Elimin tekini yanağına götürüp usulca okşarken diğer kolum da  hâlâ boynuna dolanıktı. Bora beni hala öperken kucağında içeri çekmiş ardından kapıyı kapatmıştı. Sırtım kapalı kapıya yaslandığında derin bir nefes çekti ciğerlerine ve dudaklarını benimkilerden ayırdı. Alnını alnıma yaslandığında gözlerimiz kapalıydı.
"Durmamız gerek." İkimizde nefes nefeseyken fısıltısı kulaklarıma ulaştığında büyük ihtimalle kızarmış ve sızlayan dudaklarım araladım.
"Ya durmak istemiyorsam?"
Bu sözüm ikimiz arasındaki çekimi daha da arttırırken Bora derin bir nefes almış ardından daha fazla dayanamıyormuşçasına hızla dudaklarını dudaklarıma bastırmıştı.

Adımlarımız geri geri giderken oturma odasına girdiğimizi Bora'nın koltuğa takılıp koltuğun üstüne düştüğünde ve bende onun üstüne düşerek kucağına oturduğumda anlamıştım.

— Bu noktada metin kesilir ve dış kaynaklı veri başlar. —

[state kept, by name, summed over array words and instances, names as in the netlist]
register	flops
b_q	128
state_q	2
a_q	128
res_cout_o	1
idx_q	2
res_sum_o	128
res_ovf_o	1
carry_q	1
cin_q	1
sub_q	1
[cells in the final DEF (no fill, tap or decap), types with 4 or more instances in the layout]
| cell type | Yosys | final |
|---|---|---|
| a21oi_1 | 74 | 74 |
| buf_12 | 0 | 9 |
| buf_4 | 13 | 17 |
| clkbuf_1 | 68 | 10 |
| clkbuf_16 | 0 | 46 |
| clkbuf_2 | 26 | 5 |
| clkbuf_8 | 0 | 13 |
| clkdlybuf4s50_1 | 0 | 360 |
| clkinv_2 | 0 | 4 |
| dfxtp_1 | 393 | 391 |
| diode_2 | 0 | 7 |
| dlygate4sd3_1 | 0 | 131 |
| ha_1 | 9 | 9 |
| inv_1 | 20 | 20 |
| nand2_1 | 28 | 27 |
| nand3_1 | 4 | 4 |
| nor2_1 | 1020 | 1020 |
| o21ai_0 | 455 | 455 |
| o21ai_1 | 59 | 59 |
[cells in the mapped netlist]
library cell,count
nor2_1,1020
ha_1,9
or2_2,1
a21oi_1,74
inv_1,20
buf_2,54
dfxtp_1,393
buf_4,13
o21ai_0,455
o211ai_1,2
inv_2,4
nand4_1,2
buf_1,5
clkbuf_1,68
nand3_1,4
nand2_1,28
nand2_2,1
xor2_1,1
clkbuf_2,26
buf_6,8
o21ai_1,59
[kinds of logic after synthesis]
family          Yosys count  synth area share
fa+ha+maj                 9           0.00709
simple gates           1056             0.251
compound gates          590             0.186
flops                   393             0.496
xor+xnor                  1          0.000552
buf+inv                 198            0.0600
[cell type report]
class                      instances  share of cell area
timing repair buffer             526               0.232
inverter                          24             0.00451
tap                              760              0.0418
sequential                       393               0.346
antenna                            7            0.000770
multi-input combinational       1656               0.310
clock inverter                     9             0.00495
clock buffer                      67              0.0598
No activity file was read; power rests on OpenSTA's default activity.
--- config.mk ---
export PLATFORM = sky130hd
export DESIGN_NAME = fetch_unit
export DESIGN_NICKNAME = d
export VERILOG_FILES = /design/src/rtl/fetch_unit.sv
export SDC_FILE = /design/constraint.sdc
export NUM_CORES = 1
export LEC_CHECK = 0
export ABC_AREA = 1
export BUFFER_PORTS_ARGS = -buffer_cell sky130_fd_sc_hd__buf_4
export CORE_MARGIN = 2
export CORE_UTILIZATION = 44
export CTS_BUF_LIST = sky130_fd_sc_hd__clkbuf_8
export CTS_CLUSTER_DIAMETER = 80
export DETAILED_ROUTE_END_ITERATION = 8
export PLACE_DENSITY = 0.73
export SYNTH_ARGS = -nofsm -noshare
export SYNTH_HDL_FRONTEND = slang
export SYNTH_SLANG_ARGS = --single-unit
export TNS_END_PERCENT = 30
--- constraint.sdc ---
create_clock -name clk -period 3.41 [get_ports clk]
set_clock_uncertainty 0.15 [all_clocks]
set_input_delay 0.682 -clock clk [delete_from_list [all_inputs] [get_ports clk]]
set_output_delay 0.682 -clock clk [all_outputs]
set_load 0.05 [all_outputs]
--- src/rtl/fetch_unit.sv ---
// Instruction fetch unit: owns pc and ir, issues one memory read per fetch_req,
// and substitutes a NOOP with a sticky fault when memory does not answer in time.
//
// state  | meaning
// S_IDLE | waiting for fetch_req; pc_ld loads pc directly
// S_REQ  | imem_rd asserted, waiting for imem_rdy or timeout
// S_DONE | ir_valid pulse; pc advances or takes the pending target
module fetch_unit #(
   parameter int TIMEOUT = 15
) (
   input  logic        clk,
   input  logic        rst_f,
   input  logic        fetch_req,
   input  logic        pc_ld,
   input  logic [15:0] pc_target,
   input  logic        imem_rdy,
   input  logic [31:0] imem_data,
   output logic        imem_rd,
   output logic [15:0] imem_addr,
   output logic [31:0] ir,
   output logic [3:0]  opcode,
   output logic [3:0]  mm,
   output logic [15:0] pc,
   output logic        ir_valid,
   output logic        busy,
   output logic        fault
);

   localparam int CW = $clog2(TIMEOUT + 1);
   localparam logic [CW-1:0] TO_LAST = CW'(TIMEOUT - 1);
   localparam logic [CW-1:0] TO_FULL = CW'(TIMEOUT);

   typedef enum logic [1:0] {
      S_IDLE = 2'd0,
      S_REQ  = 2'd1,
      S_DONE = 2'd2
   } state_t;

   state_t        state_q, state_d;
   logic [CW-1:0] cnt_q, cnt_d;
   logic [15:0]   pc_q, pc_d;
   logic [15:0]   pend_q, pend_d;
   logic          pend_vld_q, pend_vld_d;
   logic [31:0]   ir_q, ir_d;
   logic          fault_q, fault_d;
   logic          tmo_q, tmo_d;

   always_ff @(posedge clk or negedge rst_f) begin
      if (!rst_f) begin
         state_q    <= S_IDLE;
         cnt_q      <= '0;
         pc_q       <= '0;
         pend_q     <= '0;
         pend_vld_q <= 1'b0;
         ir_q       <= '0;
         fault_q    <= 1'b0;
         tmo_q      <= 1'b0;
      end else begin
         state_q    <= state_d;
         cnt_q      <= cnt_d;
         pc_q       <= pc_d;
         pend_q     <= pend_d;
         pend_vld_q <= pend_vld_d;
         ir_q       <= ir_d;
         fault_q    <= fault_d;
         tmo_q      <= tmo_d;
      end
   end

   always_comb begin
      state_d    = state_q;
      cnt_d      = cnt_q;
      pc_d       = pc_q;
      pend_d     = pend_q;
      pend_vld_d = pend_vld_q;
      ir_d       = ir_q;
      fault_d    = fault_q;
      tmo_d      = tmo_q;
      imem_rd    = 1'b0;
      ir_valid   = 1'b0;
      case (state_q)
         S_IDLE: begin
            if (pc_ld) pc_d = pc_target;
            if (fetch_req) begin
               state_d = S_REQ;
               cnt_d   = '0;
               tmo_d   = 1'b0;
            end
         end
         S_REQ: begin
            imem_rd = 1'b1;
            if (pc_ld) begin
               pend_d     = pc_target;
               pend_vld_d = 1'b1;
            end
            if (imem_rdy) begin
               ir_d    = imem_data;
               state_d = S_DONE;
            end else if (cnt_q == TO_LAST) begin
               ir_d    = 32'h0;
               fault_d = 1'b1;
               tmo_d   = 1'b1;
               state_d = S_DONE;
            end else if (cnt_q != TO_FULL) begin
               cnt_d = cnt_q + 1'b1;
            end
         end
         S_DONE: begin
            ir_valid   = 1'b1;
            state_d    = S_IDLE;
            pend_d     = '0;
            pend_vld_d = 1'b0;
            // A pc_ld arriving in DONE is the most recent target, so it beats the pending one
            if (pc_ld)           pc_d = pc_target;
            else if (pend_vld_q) pc_d = pend_q;
            else if (!tmo_q)     pc_d = pc_q + 16'd1;
         end
         default: state_d = S_IDLE;
      endcase
   end

   assign imem_addr = pc_q;
   assign pc        = pc_q;
   assign ir        = ir_q;
   assign opcode    = ir_q[31:28];
   assign mm        = ir_q[27:24];
   assign busy      = (state_q != S_IDLE);
   assign fault     = fault_q;

endmodule
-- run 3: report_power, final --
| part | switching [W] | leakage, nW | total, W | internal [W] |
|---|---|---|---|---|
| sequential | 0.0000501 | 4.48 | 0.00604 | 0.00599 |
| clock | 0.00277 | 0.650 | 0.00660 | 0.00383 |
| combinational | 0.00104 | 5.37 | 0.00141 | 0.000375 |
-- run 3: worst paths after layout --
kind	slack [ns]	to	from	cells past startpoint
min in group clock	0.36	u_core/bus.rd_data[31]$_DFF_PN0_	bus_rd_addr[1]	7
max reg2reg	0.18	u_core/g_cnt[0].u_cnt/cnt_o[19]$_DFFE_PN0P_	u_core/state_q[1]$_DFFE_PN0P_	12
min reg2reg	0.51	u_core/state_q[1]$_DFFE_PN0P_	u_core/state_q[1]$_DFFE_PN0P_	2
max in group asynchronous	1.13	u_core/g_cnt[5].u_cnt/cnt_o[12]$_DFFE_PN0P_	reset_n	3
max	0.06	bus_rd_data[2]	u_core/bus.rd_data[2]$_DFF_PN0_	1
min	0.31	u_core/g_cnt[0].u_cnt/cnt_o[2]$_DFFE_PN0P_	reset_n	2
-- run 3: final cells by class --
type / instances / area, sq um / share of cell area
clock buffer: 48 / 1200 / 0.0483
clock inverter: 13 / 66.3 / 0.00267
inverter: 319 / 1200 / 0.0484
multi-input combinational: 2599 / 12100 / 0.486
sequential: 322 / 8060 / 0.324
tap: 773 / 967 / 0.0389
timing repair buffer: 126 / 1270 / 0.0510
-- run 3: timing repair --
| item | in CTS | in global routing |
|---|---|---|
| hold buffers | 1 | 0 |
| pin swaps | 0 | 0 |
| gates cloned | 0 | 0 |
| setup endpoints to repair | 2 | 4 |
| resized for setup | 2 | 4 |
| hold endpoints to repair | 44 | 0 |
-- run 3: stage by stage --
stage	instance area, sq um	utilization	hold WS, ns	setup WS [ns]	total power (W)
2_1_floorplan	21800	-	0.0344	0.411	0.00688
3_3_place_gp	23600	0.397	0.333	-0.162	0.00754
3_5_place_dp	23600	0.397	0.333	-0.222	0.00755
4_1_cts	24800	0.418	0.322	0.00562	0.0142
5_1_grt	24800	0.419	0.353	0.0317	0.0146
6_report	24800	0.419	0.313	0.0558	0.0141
===== src/rtl/bit_stuff_flex_if.sv =====
`timescale 1ns/1ps
`default_nettype none
// ============================================================================
// Module      : bit_stuff_flex_if
// Description : Bit-level handshake bundle between the bit stuffer/destuffer
//               and its neighbours (shift register / NRZI codec).
// Revision    : 1.0 - initial release
// ============================================================================
interface bit_stuff_flex_if;
   logic mode;
   logic en;
   logic bit_strobe;
   logic bit_in;
   logic bit_out;
   logic bit_valid;
   logic data_ack;
   logic stuffing;
   logic stuff_err;

   // Upstream side: drives control and the incoming bit, observes results
   modport master (
      output mode, en, bit_strobe, bit_in,
      input  bit_out, bit_valid, data_ack, stuffing, stuff_err
   );

   // Stuffer side
   modport slave (
      input  mode, en, bit_strobe, bit_in,
      output bit_out, bit_valid, data_ack, stuffing, stuff_err
   );
endinterface
`default_nettype wire


===== src/rtl/bit_stuff_flex.sv =====
`timescale 1ns/1ps
`default_nettype none
// ============================================================================
// Module      : bit_stuff_flex
// Description : Parametrised USB bit stuffer (mode=0) / destuffer (mode=1).
//               After RUN_LEN consecutive TRIGGER_BIT values a complemented
//               bit is inserted (TX) or removed (RX).
//               Optional macro STUFF_ERR_CHK_EN compiles in the sticky
//               receive-side stuff error flag; otherwise stuff_err is 0.
// Revision    : 1.0 - initial release
// ============================================================================
module bit_stuff_flex #(
   parameter int   RUN_LEN     = 6,
   parameter logic TRIGGER_BIT = 1'b1
) (
   input  wire logic       clk,
   input  wire logic       rst,
   bit_stuff_flex_if.slave bus
);

   localparam int             c_RUN_W   = $clog2(RUN_LEN + 1);
   localparam logic [c_RUN_W-1:0] c_RUN_MAX = c_RUN_W'(RUN_LEN);
   localparam logic [c_RUN_W-1:0] c_RUN_ONE = c_RUN_W'(1);

   logic [c_RUN_W-1:0] r_run;
   logic               r_mode_q;
   logic               r_bit_out;
   logic               r_bit_valid;

   logic               w_stuffing;
   logic               w_trig;
   logic               w_data_ack;

   assign w_stuffing = bus.en & (r_run == c_RUN_MAX);
   assign w_trig     = (bus.bit_in == TRIGGER_BIT);

   // A bit is consumed/accepted on any live strobe that is not a stuff slot
   always_comb begin
      w_data_ack = 1'b0;
      if (bus.en && bus.bit_strobe && !w_stuffing) begin
         w_data_ack = 1'b1;
      end
   end

   // Run counter, latched mode and the registered output bit/strobe
   always_ff @(posedge clk or posedge rst) begin
      if (rst) begin
         r_run       <= '0;
         r_mode_q    <= 1'b0;
         r_bit_out   <= 1'b0;
         r_bit_valid <= 1'b0;
      end else if (!bus.en) begin
         // Between frames: mode may change, run restarts, bit_out holds
         r_run       <= '0;
         r_bit_valid <= 1'b0;
         r_mode_q    <= bus.mode;
      end else if (bus.bit_strobe) begin
         if (w_stuffing) begin
            // Stuff slot always ends the run; TX emits, RX swallows
            r_run <= '0;
            if (!r_mode_q) begin
               r_bit_out   <= ~TRIGGER_BIT;
               r_bit_valid <= 1'b1;
            end else begin
               r_bit_valid <= 1'b0;
            end
         end else begin
            r_bit_out   <= bus.bit_in;
            r_bit_valid <= 1'b1;
            r_run       <= w_trig ? (r_run + c_RUN_ONE) : '0;
         end
      end else begin
         r_bit_valid <= 1'b0;
      end
   end

`ifdef STUFF_ERR_CHK_EN
   logic r_stuff_err;

   // Sticky flag: a trigger-valued bit where a stuff bit was required (RX)
   always_ff @(posedge clk or posedge rst) begin
      if (rst) begin
         r_stuff_err <= 1'b0;
      end else if (!bus.en) begin
         r_stuff_err <= 1'b0;
      end else if (bus.bit_strobe && w_stuffing && r_mode_q && w_trig) begin
         r_stuff_err <= 1'b1;
      end
   end

   assign bus.stuff_err = r_stuff_err;
`else
   assign bus.stuff_err = 1'b0;
`endif

   assign bus.bit_out   = r_bit_out;
   assign bus.bit_valid = r_bit_valid;
   assign bus.data_ack  = w_data_ack;
   assign bus.stuffing  = w_stuffing;

endmodule
`default_nettype wire


===== src/flat_wrapper.sv =====
// flat-port wrapper written by rule: the top's interface ports become plain ports
module bit_stuff_flex_flat 
#(
   parameter int   RUN_LEN     = 6,
   parameter logic TRIGGER_BIT = 1'b1
)
  (clk, rst, bus_mode, bus_en, bus_bit_strobe, bus_bit_in, bus_bit_out, bus_bit_valid, bus_data_ack, bus_stuffing, bus_stuff_err);
  bit_stuff_flex_if bus_i ();
  input  wire logic clk;
  input  wire logic rst;
  input wire logic [$bits(bus_i.mode)-1:0] bus_mode;
  input wire logic [$bits(bus_i.en)-1:0] bus_en;
  input wire logic [$bits(bus_i.bit_strobe)-1:0] bus_bit_strobe;
  input wire logic [$bits(bus_i.bit_in)-1:0] bus_bit_in;
  output wire logic [$bits(bus_i.bit_out)-1:0] bus_bit_out;
  output wire logic [$bits(bus_i.bit_valid)-1:0] bus_bit_valid;
  output wire logic [$bits(bus_i.data_ack)-1:0] bus_data_ack;
  output wire logic [$bits(bus_i.stuffing)-1:0] bus_stuffing;
  output wire logic [$bits(bus_i.stuff_err)-1:0] bus_stuff_err;
  assign bus_i.mode = bus_mode;
  assign bus_i.en = bus_en;
  assign bus_i.bit_strobe = bus_bit_strobe;
  assign bus_i.bit_in = bus_bit_in;
  assign bus_bit_out = bus_i.bit_out;
  assign bus_bit_valid = bus_i.bit_valid;
  assign bus_data_ack = bus_i.data_ack;
  assign bus_stuffing = bus_i.stuffing;
  assign bus_stuff_err = bus_i.stuff_err;
  bit_stuff_flex #(.RUN_LEN(RUN_LEN), .TRIGGER_BIT(TRIGGER_BIT)) u_core (.clk(clk), .rst(rst), .bus(bus_i));
endmodule
File: config.mk
export PLATFORM = sky130hd
export DESIGN_NAME = multi_cycle_cpu
export DESIGN_NICKNAME = d
export VERILOG_FILES = /design/src/rtl/multi_cycle_cpu.sv
export SDC_FILE = /design/constraint.sdc
export NUM_CORES = 2
export LEC_CHECK = 0
export ABC_AREA = 1
export BUFFER_PORTS_ARGS = -buffer_cell sky130_fd_sc_hd__buf_2
export CORE_UTILIZATION = 47
export DETAILED_ROUTE_END_ITERATION = 8
export SLEW_MARGIN = 40
export SYNTH_ARGS = -nofsm -noshare
export SYNTH_HDL_FRONTEND = slang
export SYNTH_SLANG_ARGS = --single-unit
File: constraint.sdc
create_clock -name clock -period 92.6 [get_ports clock]
set_input_delay 13.89 -clock clock [delete_from_list [all_inputs] [get_ports clock]]
set_output_delay 13.89 -clock clock [all_outputs]
set_load 0.05 [all_outputs]
==> src/rtl/signal_gen_if.sv <==
// -----------------------------------------------------------------------------
// signal_gen_if -- sample bus between the waveform generator and the FIR.
//
// Signals
//   wave_sel     [1:0]  waveform select (00 saw, 01 square, 10 triangle, 11 noise/zero)
//   phase_step   [15:0] unsigned phase increment per tick
//   sample_ready        downstream accepts the presented sample
//   overrun_clr         clears the sticky overrun flag
//   sample_data  [15:0] two's-complement sample
//   sample_valid        sample_data holds a sample not yet accepted
//   overrun             sticky: a tick arrived while a sample was still pending
//
// Handshake: a transfer happens on every sys_clk rising edge where
// sample_valid=1 and sample_ready=1. While sample_valid=1 and no transfer has
// happened, sample_data is held stable. sample_ready may be asserted at any
// time and does not depend on sample_valid.
//
// Modports
//   master : the side that selects the waveform and consumes samples
//   slave  : the generator itself
// -----------------------------------------------------------------------------
interface signal_gen_if;
  logic [1:0]  wave_sel;
  logic [15:0] phase_step;
  logic        sample_ready;
  logic        overrun_clr;
  logic [15:0] sample_data;
  logic        sample_valid;
  logic        overrun;

  modport master (
    output wave_sel, phase_step, sample_ready, overrun_clr,
    input  sample_data, sample_valid, overrun
  );

  modport slave (
    input  wave_sel, phase_step, sample_ready, overrun_clr,
    output sample_data, sample_valid, overrun
  );
endinterface

==> src/rtl/signal_gen.sv <==
// -----------------------------------------------------------------------------
// signal_gen -- phase-accumulator waveform generator feeding a FIR.
//
// A divided "control_clk" (treated purely as data) is synchronised into the
// sys_clk domain and turned into a one-cycle tick. Each tick produces one
// sample from the current phase accumulator and then advances the phase by
// phase_step. Samples are offered on a valid/ready port; a tick that finds
// the previous sample still pending keeps that sample and raises overrun.
//
// Ports
//   sys_clk      system clock, everything on its rising edge
//   sys_rst      asynchronous active-low reset
//   control_clk  divided rate clock, sampled as data
//   bus          signal_gen_if.slave (wave_sel, phase_step, sample_ready,
//                overrun_clr in; sample_data, sample_valid, overrun out)
//
// Build option
//   SIGNAL_GEN_NOISE_EN  when defined, wave_sel=11 outputs a 16-bit Fibonacci
//                        LFSR (seed ACE1, advanced every tick); when undefined
//                        wave_sel=11 outputs zero and no LFSR exists.
// -----------------------------------------------------------------------------
module signal_gen (
  input  logic          sys_clk,
  input  logic          sys_rst,
  input  logic          control_clk,
  signal_gen_if.slave   bus
);

  // synchroniser / edge detector state
  logic sync1_q, sync1_d;
  logic sync2_q, sync2_d;
  logic sync3_q, sync3_d;
  // live_q: sync1_q holds a real post-reset sample of control_clk
  logic live_q, live_d;
  // arm_q: a low level has been seen since reset, so the next rise is fresh
  logic arm_q, arm_d;
  logic tick_q, tick_d;

  // datapath state
  logic [15:0] phase_acc_q, phase_acc_d;
  logic [15:0] sample_data_q, sample_data_d;
  logic        sample_valid_q, sample_valid_d;
  logic        overrun_q, overrun_d;

  logic [14:0] tri_t;
  logic [15:0] wave;
  logic        xfer;
  logic        overrun_set;

`ifdef SIGNAL_GEN_NOISE_EN
  localparam logic [15:0] LFSR_SEED = 16'hACE1;
  logic [15:0] lfsr_q, lfsr_d;
`endif

  // ---------------------------------------------------------------------------
  // control_clk synchroniser and tick generation
  // ---------------------------------------------------------------------------
  always_comb begin
    sync1_d = control_clk;
    sync2_d = sync1_q;
    sync3_d = sync2_q;
    live_d  = 1'b1;
    // A control_clk already high when reset releases must not count as a rise,
    // so ticks are only allowed once a genuine low has been sampled.
    arm_d   = arm_q | (live_q & ~sync1_q);
    // Registered pulse: the sample lands on the third edge after control_clk
    // is first sampled high.
    tick_d  = arm_q & sync2_q & ~sync3_q;
  end

  // ---------------------------------------------------------------------------
  // waveform select, computed from the phase before this tick's advance
  // ---------------------------------------------------------------------------
  always_comb begin
    tri_t = phase_acc_q[15] ? ~phase_acc_q[14:0] : phase_acc_q[14:0];
    wave  = 16'h0000;
    case (bus.wave_sel)
      2'b00:   wave = phase_acc_q ^ 16'h8000;
      2'b01:   wave = phase_acc_q[15] ? 16'h8001 : 16'h7FFF;
      2'b10:   wave = {tri_t, 1'b0} ^ 16'h8000;
      default: begin
`ifdef SIGNAL_GEN_NOISE_EN
        wave = lfsr_q;
`else
        wave = 16'h0000;
`endif
      end
    endcase
  end

  // ---------------------------------------------------------------------------
  // phase accumulator, sample register and overrun flag
  // ---------------------------------------------------------------------------
  always_comb begin
    phase_acc_d    = phase_acc_q;
    sample_data_d  = sample_data_q;
    sample_valid_d = sample_valid_q;
    overrun_set    = 1'b0;
    xfer           = sample_valid_q & bus.sample_ready;

    if (tick_q) begin
      // phase always advances, even when the sample is dropped
      phase_acc_d = phase_acc_q + bus.phase_step;
      if (!sample_valid_q || xfer) begin
        sample_data_d  = wave;
        sample_valid_d = 1'b1;
      end else begin
        overrun_set = 1'b1;
      end
    end else if (xfer) begin
      sample_valid_d = 1'b0;
    end

    // set has priority over clear
    if (overrun_set) begin
      overrun_d = 1'b1;
    end else if (bus.overrun_clr) begin
      overrun_d = 1'b0;
    end else begin
      overrun_d = overrun_q;
    end
  end

`ifdef SIGNAL_GEN_NOISE_EN
  always_comb begin
    lfsr_d = lfsr_q;
    if (tick_q) begin
      lfsr_d = {lfsr_q[14:0], lfsr_q[15] ^ lfsr_q[13] ^ lfsr_q[12] ^ lfsr_q[10]};
    end
  end

  always_ff @(posedge sys_clk or negedge sys_rst) begin
    if (!sys_rst) begin
      lfsr_q <= LFSR_SEED;
    end else begin
      lfsr_q <= lfsr_d;
    end
  end
`endif

  // ---------------------------------------------------------------------------
  // state registers
  // ---------------------------------------------------------------------------
  always_ff @(posedge sys_clk or negedge sys_rst) begin
    if (!sys_rst) begin
      sync1_q        <= 1'b0;
      sync2_q        <= 1'b0;
      sync3_q        <= 1'b0;
      live_q         <= 1'b0;
      arm_q          <= 1'b0;
      tick_q         <= 1'b0;
      phase_acc_q    <= 16'h0000;
      sample_data_q  <= 16'h0000;
      sample_valid_q <= 1'b0;
      overrun_q      <= 1'b0;
    end else begin
      sync1_q        <= sync1_d;
      sync2_q        <= sync2_d;
      sync3_q        <= sync3_d;
      live_q         <= live_d;
      arm_q          <= arm_d;
      tick_q         <= tick_d;
      phase_acc_q    <= phase_acc_d;
      sample_data_q  <= sample_data_d;
      sample_valid_q <= sample_valid_d;
      overrun_q      <= overrun_d;
    end
  end

  assign bus.sample_data  = sample_data_q;
  assign bus.sample_valid = sample_valid_q;
  assign bus.overrun      = overrun_q;

endmodule
[src/rtl/bsg_pkg.sv]
// bsg_pkg: shared types and constants for the BSG serial transmit engine.
// Optional feature macro used by the engine: BSG_TX_PARITY_EN.
package bsg_pkg;

    // Number of payload bits in one serial frame (data1 then data2).
    localparam int FRAME_BITS = 16;

    // Bit positions inside the 5-bit status word returned to BSG_CONTROL[7:3].
    localparam int ST_BUSY = 0;
    localparam int ST_DONE = 1;
    localparam int ST_ERR  = 2;

    // Frame phase; the encoding is what appears on status[4:3].
    typedef enum logic [1:0] {
        IDLE   = 2'd0,
        SHIFT  = 2'd1,
        PARITY = 2'd2,
        STOP   = 2'd3
    } state_e;

    // Even parity of a full frame word.
    function automatic logic even_parity(input logic [FRAME_BITS-1:0] word);
        return ^word;
    endfunction

endpackage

Ufak bir kıkırtı dudaklarımdan dökülürken gözlerimi araladım. O da gözlerini açmış bana bakıyordu. Dudaklarımız birbirine değmiyor ancak her an değebilecek bir konumda duruyordu. Gülüşüme bakan gözlerinde bir ışıltı parladı, ardından başını hafifçe iki yana sallayarak kafasını koltuğun arka kısmına yaslayıp gözlerini kapattı.

"Sarhoş oldum sanırım. Bir şeyde içmedim ki... Uyuya mı kaldım acaba...rüya olabilir. Hayır önceki rüyalarım gibi de değil ki anasını satayım gerçek gibi bu."

Gülüşüm genişlerken hafifçe öne uzanıp dudaklarımı bana sunduğu boynuna bastırdım. Evet o huzurun kokusu buradaydı. Hafif bir meltem, deniz kenarında esen o rüzgarın kokusu. Dudaklarımı boynuna bastırdığım an yutkunuşundan dolayı hareketlenen Adem elması gözlerimin önünde duruken gözlerimi kapattım ve başımı boynuna sakladım. Kolları beni sımsıkı sardı ardından başımın üstüne bir öpücük bırakarak burnunu saçlarımın arasına gömdü.

"İyi misin? Neden geldin bu saatte? Yani iyi ki geldin ama....bir sorun mu var?"

Küçük bir çocuk gibi omuz silktikten sonra "Kötü bir rüya gördüm." diye mırıldandım. Eli saçlarımdan dolaşıyor onları okşuyordu ve bu uyku tutmayan bedenimin gevşemesine uykumun gelmesine yol açmıştı.

"Ne gördün?"
"Anlatmak istemiyorum."
"Peki güzelim, uykun var mı?"
"Hı Hı."
"Uyu biraz, yarın.....çok yorulacaksın."
Kollarımı beline daha sıkı sararak ona verdiğim acıyı azaltmayı denedim. Keşke, keşke tanışmasaydıkta o mutlu olsaydı diye düşünüyorum bazen. Ama sonra o bencil tarafımı susturamıyorum, o olmasaydı ben ne halde olurdum kim bilir. İyi ki onunla o otel odasında karşılaşmışım diyorum sonra her şeye rağmen.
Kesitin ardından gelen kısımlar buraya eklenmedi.